At the 1986 White House Conference on Small Business, President Ronald Reagan offered these famous remarks about politicians’ views on business in the 1970s. Reagan said, “Back then, government’s view of the economy could be summed up in a few short phrases: If it moves, tax it. If it keeps moving, regulate it. And if it stops moving, subsidize it.”
Amazingly, in that speech nearly 25 years ago, Reagan also summed up perfectly the Obama administration’s view of the economy in the present. On Thursday, President Obama announced that the government is providing a loan guarantee of $250 million to Ford Motor Co. from the Export-Import Bank. In making the announcement, at a Ford assembly plant in Chicago, Obama also defended billions of dollars in TARP bailouts to Ford rivals, General Motors and Chrysler, that he continued from the Bush administration.
Not mentioned by Obama, and not picked up in media coverage of the new $250 million loan, is a new regulatory measure signed into law by Obama just three weeks ago, which nearly stopped a $1 billion bond offering by Ford
Just days after Obama signed the Dodd-Frank so-called financial reform bill (here is my general overview for TAS of the Dodd-Frank monstrosity), Ford found that it couldn’t issue a bond to allow it to finance more credit for its customers. The reason, as reported by AOL Daily Finance, is that Dodd-Frank “fixed” the problem of poorly researched credit ratings by designating the three big rating agencies as “experts” subject to the same liability as professionals such as auditors. Since the Securities and Exchange Commission requires that bond offerings have a credit rating, Ford’s venture became a no-go.
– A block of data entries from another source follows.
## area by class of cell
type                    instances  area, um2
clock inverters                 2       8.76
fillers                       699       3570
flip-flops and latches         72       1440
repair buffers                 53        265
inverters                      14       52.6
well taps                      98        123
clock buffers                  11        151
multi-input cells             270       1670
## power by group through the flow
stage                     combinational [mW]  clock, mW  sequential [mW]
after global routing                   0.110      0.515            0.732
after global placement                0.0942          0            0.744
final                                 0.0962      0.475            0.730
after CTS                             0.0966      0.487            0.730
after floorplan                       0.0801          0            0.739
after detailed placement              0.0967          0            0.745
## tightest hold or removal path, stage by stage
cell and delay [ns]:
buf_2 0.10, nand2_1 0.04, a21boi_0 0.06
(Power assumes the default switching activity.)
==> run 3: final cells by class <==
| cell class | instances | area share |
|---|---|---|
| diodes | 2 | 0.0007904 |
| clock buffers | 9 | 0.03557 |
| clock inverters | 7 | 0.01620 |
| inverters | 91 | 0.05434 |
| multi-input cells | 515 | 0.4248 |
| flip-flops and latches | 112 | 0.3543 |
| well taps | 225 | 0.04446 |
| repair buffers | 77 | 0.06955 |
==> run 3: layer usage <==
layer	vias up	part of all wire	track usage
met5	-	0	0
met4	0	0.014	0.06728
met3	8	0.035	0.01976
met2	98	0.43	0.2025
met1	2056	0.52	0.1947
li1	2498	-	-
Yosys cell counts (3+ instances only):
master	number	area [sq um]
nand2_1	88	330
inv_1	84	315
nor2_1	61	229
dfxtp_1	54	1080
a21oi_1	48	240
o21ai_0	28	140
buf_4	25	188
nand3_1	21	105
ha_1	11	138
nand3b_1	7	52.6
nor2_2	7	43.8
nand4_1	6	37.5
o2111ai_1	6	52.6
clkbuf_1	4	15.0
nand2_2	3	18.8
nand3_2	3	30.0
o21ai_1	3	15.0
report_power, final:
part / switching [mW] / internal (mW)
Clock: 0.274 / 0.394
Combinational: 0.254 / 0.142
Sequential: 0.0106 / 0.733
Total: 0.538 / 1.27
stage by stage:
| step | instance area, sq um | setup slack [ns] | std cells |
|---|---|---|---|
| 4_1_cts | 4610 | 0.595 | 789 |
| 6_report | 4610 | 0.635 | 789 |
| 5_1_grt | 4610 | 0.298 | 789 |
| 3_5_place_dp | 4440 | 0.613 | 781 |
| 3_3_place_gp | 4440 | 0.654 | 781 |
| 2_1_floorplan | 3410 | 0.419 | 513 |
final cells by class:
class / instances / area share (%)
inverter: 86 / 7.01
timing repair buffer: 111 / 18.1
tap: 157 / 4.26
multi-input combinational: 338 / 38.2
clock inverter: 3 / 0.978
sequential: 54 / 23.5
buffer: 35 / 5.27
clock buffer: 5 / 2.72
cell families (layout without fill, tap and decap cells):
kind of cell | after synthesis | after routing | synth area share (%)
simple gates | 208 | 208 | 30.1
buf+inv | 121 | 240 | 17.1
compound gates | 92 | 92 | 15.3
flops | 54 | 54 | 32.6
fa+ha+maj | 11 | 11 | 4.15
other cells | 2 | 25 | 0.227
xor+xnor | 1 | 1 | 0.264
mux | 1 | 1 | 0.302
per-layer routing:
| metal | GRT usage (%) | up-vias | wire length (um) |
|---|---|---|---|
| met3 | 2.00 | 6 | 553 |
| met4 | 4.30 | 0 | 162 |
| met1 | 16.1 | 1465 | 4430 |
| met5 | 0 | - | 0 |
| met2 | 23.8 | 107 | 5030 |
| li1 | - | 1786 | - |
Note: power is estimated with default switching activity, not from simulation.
**src/rxfc_defs.svh**
```systemverilog
/*
  Constants of the receive flow-control trigger: register offsets, field
  positions, reset values and timing counts.
  Assumes a 10 MHz system clock and inclusion by bare name.
*/
`ifndef RXFC_DEFS_SVH
`define RXFC_DEFS_SVH

`define RXFC_CFG_ADDR        12'h0AC
`define RXFC_STAT_ADDR       12'h0B4
`define RXFC_CFG_RESET       32'h0000_0000
`define RXFC_CFG_WMASK       32'h00FF_FFFF
`define RXFC_ANY_BIT         0
`define RXFC_OWN_BIT         1
`define RXFC_ALL_BIT         2
`define RXFC_GRP_BIT         3
`define RXFC_CODE_LSB        4
`define RXFC_CODE_MSB        7
`define RXFC_REL_LSB         8
`define RXFC_REL_MSB         15
`define RXFC_TRIG_LSB        16
`define RXFC_TRIG_MSB        23
`define RXFC_CLK_MHZ         10
`define RXFC_SLOW_EXTRA_NS   2200
`define RXFC_EXTRA_CYC       ((`RXFC_SLOW_EXTRA_NS * `RXFC_CLK_MHZ) / 1000)
`define RXFC_UNIT_SHIFT      6

`endif

```
**src/rxfc_pkg.sv**
```systemverilog
/*
  Types of the receive flow-control trigger.
  Assumes nothing beyond a SystemVerilog compiler.
*/
`default_nettype none
package rxfc_pkg;
  typedef struct packed {
    logic [7:0] pause_trigger_level;
    logic [7:0] pause_release_level;
    logic [3:0] backpressure_time_code;
    logic       flow_on_group_frame;
    logic       flow_on_all_stations_frame;
    logic       flow_on_own_address_frame;
    logic       flow_on_any_frame;
  } rxfc_cfg_type;

  typedef struct packed {
    logic sof;
    logic own_match;
    logic group_match;
    logic all_match;
  } rxfc_frame_type;

  typedef enum logic [1:0] {
    RXFC_IDLE,
    RXFC_ARMED,
    RXFC_PAUSED
  } rxfc_state_type;
endpackage
`default_nettype wire

```
**src/rxfc_bp_timer.sv**
```systemverilog
/*
  Back-pressure duration timer: maps the time code and link speed to a
  cycle count, loads it at start and counts down.
  Assumes a 10 MHz clock; start is a one-cycle pulse.
*/
`timescale 1ns/1ps
`default_nettype none
`include "rxfc_defs.svh"

module rxfc_bp_timer (
  input  wire logic       pclk,
  input  wire logic       presetn,
  input  wire logic       start,
  input  wire logic [3:0] code,
  input  wire logic       speed_100,
  output var  logic       busy
);
  logic [12:0] cnt_q;
  logic [12:0] cnt_d;
  logic [12:0] load_val;
  logic [12:0] base_us;

  ////////////////////////////////////////////////////////////////////////////
  always_comb begin
    case (code)
      4'h0:    base_us = 13'h0005;
      4'h1:    base_us = 13'h000A;
      4'h2:    base_us = 13'h000F;
      4'h3:    base_us = 13'h0019;
      default: base_us = 13'((code - 4'h3) * 50);
    endcase
    // Timer counts cycles; 10 cycles per us at 10 MHz
    load_val = 13'(base_us * `RXFC_CLK_MHZ);
    if (!speed_100) begin
      load_val = 13'(load_val + `RXFC_EXTRA_CYC);
    end
    cnt_d = cnt_q;
    if (start) begin
      cnt_d = load_val;
    end else if (cnt_q != 13'h0000) begin
      cnt_d = cnt_q - 13'h0001;
    end
  end

  always_ff @(posedge pclk or negedge presetn) begin
    if (!presetn) begin
      cnt_q <= 13'h0000;
      busy  <= 1'b0;
    end else begin
      cnt_q <= cnt_d;
      busy  <= (cnt_d != 13'h0000);
    end
  end
endmodule
`default_nettype wire

```
**src/rxfc_top.sv**
```systemverilog
/*
  Receive flow-control trigger with its APB configuration register.
  Watches receive FIFO occupancy and frame starts; drives half-duplex
  back pressure and full-duplex pause requests to the MAC.
  Assumes the MAC acknowledges a pause request with a one-cycle pulse and
  never aborts a frame it is already sending.
*/
`timescale 1ns/1ps
`default_nettype none
`include "rxfc_defs.svh"

module rxfc_top (
  input  wire logic        pclk,
  input  wire logic        presetn,
  input  wire logic        psel,
  input  wire logic        penable,
  input  wire logic        pwrite,
  input  wire logic [11:0] paddr,
  input  wire logic [31:0] pwdata,
  input  wire logic [3:0]  pstrb,
  output var  logic [31:0] prdata,
  output var  logic        pready,
  output var  logic        pslverr,
  input  wire logic [13:0] fifo_used,
  input  wire logic        full_duplex,
  input  wire logic        speed_100,
  input  wire logic        tx_enabled,
  input  wire logic        rx_sof,
  input  wire logic        rx_own_match,
  input  wire logic        rx_group_match,
  input  wire logic        rx_all_match,
  input  wire logic        pause_ack,
  output var  logic        pause_req,
  output var  logic        pause_zero,
  output var  logic        backpressure
);
  rxfc_pkg::rxfc_cfg_type   cfg;
  rxfc_pkg::rxfc_frame_type frm;
  rxfc_pkg::rxfc_state_type st_q;
  rxfc_pkg::rxfc_state_type st_d;
  logic [31:0] cfg_q;
  logic [31:0] cfg_d;
  logic [31:0] rdata_d;
  logic        slverr_d;
  logic        pready_d;
  logic        req_q;
  logic        req_d;
  logic        zero_q;
  logic        zero_d;
  logic        bp_start;
  logic        bp_busy;
  logic        bp_q;
  logic        bp_d;
  logic        at_trigger;
  logic        below_release;
  logic        type_hit;
  logic        setup;
  logic        wr_en;
  logic [31:0] wmask;
  logic [2:0]  type_en;
  logic [2:0]  type_seen;
  logic [2:0]  type_match;

  ////////////////////////////////////////////////////////////////////////////
  // APB slave: no wait states; read data is registered during the setup phase
  assign setup = psel && !penable;
  assign wr_en = psel && penable && pready && pwrite;

  genvar gi;
  generate
    for (gi = 0; gi < 4; gi = gi + 1) begin : g_lane
      assign wmask[gi*8 +: 8] = {8{pstrb[gi]}};
    end
  endgenerate

  always_comb begin
    cfg_d    = cfg_q;
    rdata_d  = prdata;
    slverr_d = pslverr;
    pready_d = 1'b0;
    if (setup) begin
      pready_d = 1'b1;
      slverr_d = 1'b0;
      if (paddr == `RXFC_CFG_ADDR) begin
        rdata_d = cfg_q;
      end else if (paddr == `RXFC_STAT_ADDR) begin
        rdata_d = {29'h0000_0000, bp_q, zero_q, req_q};
      end else begin
        rdata_d  = 32'h0000_0000;
        slverr_d = 1'b1;
      end
      if (pwrite) begin
        rdata_d = 32'h0000_0000;
      end
    end
    if (wr_en && paddr == `RXFC_CFG_ADDR) begin
      cfg_d = (cfg_q & ~(wmask & `RXFC_CFG_WMASK))
            | (pwdata & wmask & `RXFC_CFG_WMASK);
    end
  end

  always_ff @(posedge pclk or negedge presetn) begin
    if (!presetn) begin
      cfg_q   <= `RXFC_CFG_RESET;
      prdata  <= 32'h0000_0000;
      pslverr <= 1'b0;
      pready  <= 1'b0;
    end else begin
      cfg_q   <= cfg_d;
      prdata  <= rdata_d;
      pslverr <= slverr_d;
      pready  <= pready_d;
    end
  end

  ////////////////////////////////////////////////////////////////////////////
  // Field views of the configuration word
  always_comb begin
    cfg.pause_trigger_level = cfg_q[`RXFC_TRIG_MSB:`RXFC_TRIG_LSB];
    cfg.pause_release_level = cfg_q[`RXFC_REL_MSB:`RXFC_REL_LSB];
    cfg.backpressure_time_code = cfg_q[`RXFC_CODE_MSB:`RXFC_CODE_LSB];
    cfg.flow_on_group_frame        = cfg_q[`RXFC_GRP_BIT];
    cfg.flow_on_all_stations_frame = cfg_q[`RXFC_ALL_BIT];
    cfg.flow_on_own_address_frame  = cfg_q[`RXFC_OWN_BIT];
    cfg.flow_on_any_frame          = cfg_q[`RXFC_ANY_BIT];
    frm.sof             = rx_sof;
    frm.own_match       = rx_own_match;
    frm.group_match     = rx_group_match;
    frm.all_match       = rx_all_match;
  end

  // Level of zero would trigger on an empty FIFO; treat it as off
  assign at_trigger = (cfg.pause_trigger_level != 8'h00) &&
    ({2'b00, fifo_used} >=
     ({8'h00, cfg.pause_trigger_level} << `RXFC_UNIT_SHIFT));
  // Strict compare: a release level of zero never releases
  assign below_release = ({2'b00, fifo_used} <
     ({8'h00, cfg.pause_release_level} << `RXFC_UNIT_SHIFT));

  // Per-type match: enable bit and frame class line up bit for bit
  assign type_en   = {cfg.flow_on_group_frame,
                      cfg.flow_on_all_stations_frame,
                      cfg.flow_on_own_address_frame};
  assign type_seen = {frm.group_match, frm.all_match, frm.own_match};

  genvar gt;
  generate
    for (gt = 0; gt < 3; gt = gt + 1) begin : g_type
      assign type_match[gt] = type_en[gt] && type_seen[gt];
    end
  endgenerate

  ////////////////////////////////////////////////////////////////////////////
  // Half-duplex back pressure
  always_comb begin
    // No address decode in any-frame mode: the frame start alone counts
    if (cfg.flow_on_any_frame) begin
      type_hit = frm.sof;
    end else begin
      type_hit = frm.sof && (|type_match);
    end
    bp_start = !full_duplex && tx_enabled && at_trigger && type_hit
               && !bp_busy;
    bp_d = !full_duplex && (bp_start || bp_busy);
  end

  rxfc_bp_timer u_timer (
    .pclk      (pclk),
    .presetn   (presetn),
    .start     (bp_start),
    .code      (cfg.backpressure_time_code),
    .speed_100 (speed_100),
    .busy      (bp_busy)
  );

  ////////////////////////////////////////////////////////////////////////////
  // Full-duplex pause sequencing
  always_comb begin
    st_d   = st_q;
    req_d  = req_q;
    zero_d = zero_q;
    if (req_q && pause_ack) begin
      req_d = 1'b0;
    end
    case (st_q)
      rxfc_pkg::RXFC_IDLE: begin
        if (full_duplex && cfg.flow_on_any_frame && tx_enabled
            && at_trigger && !req_q) begin
          req_d  = 1'b1;
          zero_d = 1'b0;
          st_d   = rxfc_pkg::RXFC_ARMED;
        end
      end
      rxfc_pkg::RXFC_ARMED: begin
        // Hold until the MAC sends it at its next opening
        if (!req_q || pause_ack) begin
          st_d = rxfc_pkg::RXFC_PAUSED;
        end
      end
      rxfc_pkg::RXFC_PAUSED: begin
        // Leaving full duplex or any-frame mode cancels the zero pause
        if (!full_duplex || !cfg.flow_on_any_frame) begin
          st_d = rxfc_pkg::RXFC_IDLE;
        end else if (below_release && tx_enabled && !req_q) begin
          req_d  = 1'b1;
          zero_d = 1'b1;
          st_d   = rxfc_pkg::RXFC_IDLE;
        end
      end
      default: st_d = rxfc_pkg::RXFC_IDLE;
    endcase
  end

  always_ff @(posedge pclk or negedge presetn) begin
    if (!presetn) begin
      st_q         <= rxfc_pkg::RXFC_IDLE;
      req_q        <= 1'b0;
      zero_q       <= 1'b0;
      bp_q         <= 1'b0;
      pause_req    <= 1'b0;
      pause_zero   <= 1'b0;
      backpressure <= 1'b0;
    end else begin
      st_q         <= st_d;
      req_q        <= req_d;
      zero_q       <= zero_d;
      bp_q         <= bp_d;
      pause_req    <= req_d;
      pause_zero   <= zero_d;
      backpressure <= bp_d;
    end
  end
endmodule
`default_nettype wire

```
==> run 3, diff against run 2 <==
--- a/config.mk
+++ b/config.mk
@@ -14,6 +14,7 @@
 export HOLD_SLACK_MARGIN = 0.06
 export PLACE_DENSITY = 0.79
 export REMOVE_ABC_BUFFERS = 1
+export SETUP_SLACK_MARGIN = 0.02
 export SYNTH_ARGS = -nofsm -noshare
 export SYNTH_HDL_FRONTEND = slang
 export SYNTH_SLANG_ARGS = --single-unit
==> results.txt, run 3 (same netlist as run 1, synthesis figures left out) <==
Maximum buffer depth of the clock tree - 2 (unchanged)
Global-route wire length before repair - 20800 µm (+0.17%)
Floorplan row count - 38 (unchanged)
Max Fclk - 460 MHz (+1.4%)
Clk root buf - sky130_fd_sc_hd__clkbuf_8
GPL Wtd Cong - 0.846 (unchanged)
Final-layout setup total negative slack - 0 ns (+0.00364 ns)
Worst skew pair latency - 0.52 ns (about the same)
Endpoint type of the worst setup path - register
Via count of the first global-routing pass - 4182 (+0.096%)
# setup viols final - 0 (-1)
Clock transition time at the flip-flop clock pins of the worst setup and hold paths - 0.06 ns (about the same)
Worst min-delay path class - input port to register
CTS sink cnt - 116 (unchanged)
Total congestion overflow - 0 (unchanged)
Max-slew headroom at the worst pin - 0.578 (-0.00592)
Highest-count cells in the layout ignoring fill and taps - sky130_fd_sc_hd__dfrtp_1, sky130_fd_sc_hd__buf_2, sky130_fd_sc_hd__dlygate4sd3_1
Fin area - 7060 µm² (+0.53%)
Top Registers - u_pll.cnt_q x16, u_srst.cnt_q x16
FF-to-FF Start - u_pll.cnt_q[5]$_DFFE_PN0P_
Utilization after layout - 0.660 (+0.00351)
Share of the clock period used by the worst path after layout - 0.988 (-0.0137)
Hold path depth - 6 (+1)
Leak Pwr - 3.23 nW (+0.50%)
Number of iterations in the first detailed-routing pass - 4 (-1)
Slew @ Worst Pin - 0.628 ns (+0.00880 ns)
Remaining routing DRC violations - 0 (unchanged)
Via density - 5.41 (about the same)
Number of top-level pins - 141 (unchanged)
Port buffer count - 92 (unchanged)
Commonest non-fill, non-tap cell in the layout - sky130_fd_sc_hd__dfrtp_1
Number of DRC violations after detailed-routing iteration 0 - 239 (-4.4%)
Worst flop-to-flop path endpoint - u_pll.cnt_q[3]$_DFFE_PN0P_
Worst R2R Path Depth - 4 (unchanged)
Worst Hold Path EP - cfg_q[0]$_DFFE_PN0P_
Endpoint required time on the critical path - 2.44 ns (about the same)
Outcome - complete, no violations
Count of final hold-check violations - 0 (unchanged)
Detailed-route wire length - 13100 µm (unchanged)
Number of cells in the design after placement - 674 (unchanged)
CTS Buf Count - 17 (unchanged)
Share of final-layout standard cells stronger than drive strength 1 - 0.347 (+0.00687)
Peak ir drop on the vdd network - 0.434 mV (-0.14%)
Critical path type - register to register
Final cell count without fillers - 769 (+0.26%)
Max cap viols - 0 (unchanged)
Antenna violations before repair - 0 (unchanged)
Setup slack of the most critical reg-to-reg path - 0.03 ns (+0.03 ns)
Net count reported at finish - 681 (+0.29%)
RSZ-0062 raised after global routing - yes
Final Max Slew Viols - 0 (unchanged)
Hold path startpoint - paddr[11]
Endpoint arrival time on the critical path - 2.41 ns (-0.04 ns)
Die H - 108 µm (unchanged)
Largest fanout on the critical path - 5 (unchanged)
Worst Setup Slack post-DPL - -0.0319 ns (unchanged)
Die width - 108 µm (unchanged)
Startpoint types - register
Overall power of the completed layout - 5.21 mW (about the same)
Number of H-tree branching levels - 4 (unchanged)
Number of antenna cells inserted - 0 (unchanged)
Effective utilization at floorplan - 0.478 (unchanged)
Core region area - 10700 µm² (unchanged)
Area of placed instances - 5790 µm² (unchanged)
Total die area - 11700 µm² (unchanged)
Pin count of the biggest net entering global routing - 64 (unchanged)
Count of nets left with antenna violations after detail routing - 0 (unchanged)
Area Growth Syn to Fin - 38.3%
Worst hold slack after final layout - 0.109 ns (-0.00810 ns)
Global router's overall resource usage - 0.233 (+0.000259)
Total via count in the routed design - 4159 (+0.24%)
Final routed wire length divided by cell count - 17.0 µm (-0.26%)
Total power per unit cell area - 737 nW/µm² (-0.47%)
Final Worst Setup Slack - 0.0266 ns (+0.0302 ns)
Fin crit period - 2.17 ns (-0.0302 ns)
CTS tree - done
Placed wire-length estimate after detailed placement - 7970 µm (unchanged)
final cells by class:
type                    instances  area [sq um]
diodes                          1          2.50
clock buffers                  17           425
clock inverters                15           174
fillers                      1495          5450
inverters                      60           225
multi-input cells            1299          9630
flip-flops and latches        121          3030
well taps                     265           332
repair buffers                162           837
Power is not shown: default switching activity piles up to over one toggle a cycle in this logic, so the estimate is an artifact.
<file path="config.mk">
export PLATFORM = sky130hd
export DESIGN_NAME = iwd_decoder
export DESIGN_NICKNAME = d
export VERILOG_FILES = /design/src/iwd_pkg.sv /design/src/iwd_decoder.sv
export VERILOG_INCLUDE_DIRS = /design/src /design/src/src
export SDC_FILE = /design/constraint.sdc
export NUM_CORES = 1
export LEC_CHECK = 0
export BUFFER_PORTS_ARGS = -buffer_cell sky130_fd_sc_hd__buf_2
export CAP_MARGIN = 20
export CORE_UTILIZATION = 47
export CTS_CLUSTER_SIZE = 14
export DETAILED_ROUTE_END_ITERATION = 10
export PLACE_DENSITY_LB_ADDON = 0.08
export SETUP_SLACK_MARGIN = 0.3
export SLEW_MARGIN = 20
export SYNTH_ARGS = -nofsm -noshare
export SYNTH_HDL_FRONTEND = slang
export SYNTH_SLANG_ARGS = --single-unit
</file>
<file path="constraint.sdc">
create_clock -name SYS_CLK -period 2.2 [get_ports SYS_CLK]
set_clock_uncertainty 0.2 [all_clocks]
set_input_delay 0.44 -clock SYS_CLK [delete_from_list [all_inputs] [get_ports SYS_CLK]]
set_output_delay 0.44 -clock SYS_CLK [all_outputs]
set_load 0.005 [all_outputs]
</file>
The SEC fixed this problem temporarily by allowing Ford and other companies to issue bonds without rating for six months. But after that, according to experts quoted in the article, the trouble will resume unless there is a permanent fix to Dodd-Frank’s “fixing” of the credit rating system.
It is not known if Ford’s decision to take this government money — after honorably refusing a TARP bailout when it was offered two years ago — is related to expected regulatory troubles in the bond market.
But what is predictable is that the more frustrating the obstacles the government puts in front of businesses, the more some firms will come crawling to the government for bailouts — and the more that firms will kowtow to the prevailing government’s agenda and be politically connected, should they ever need this lifeline.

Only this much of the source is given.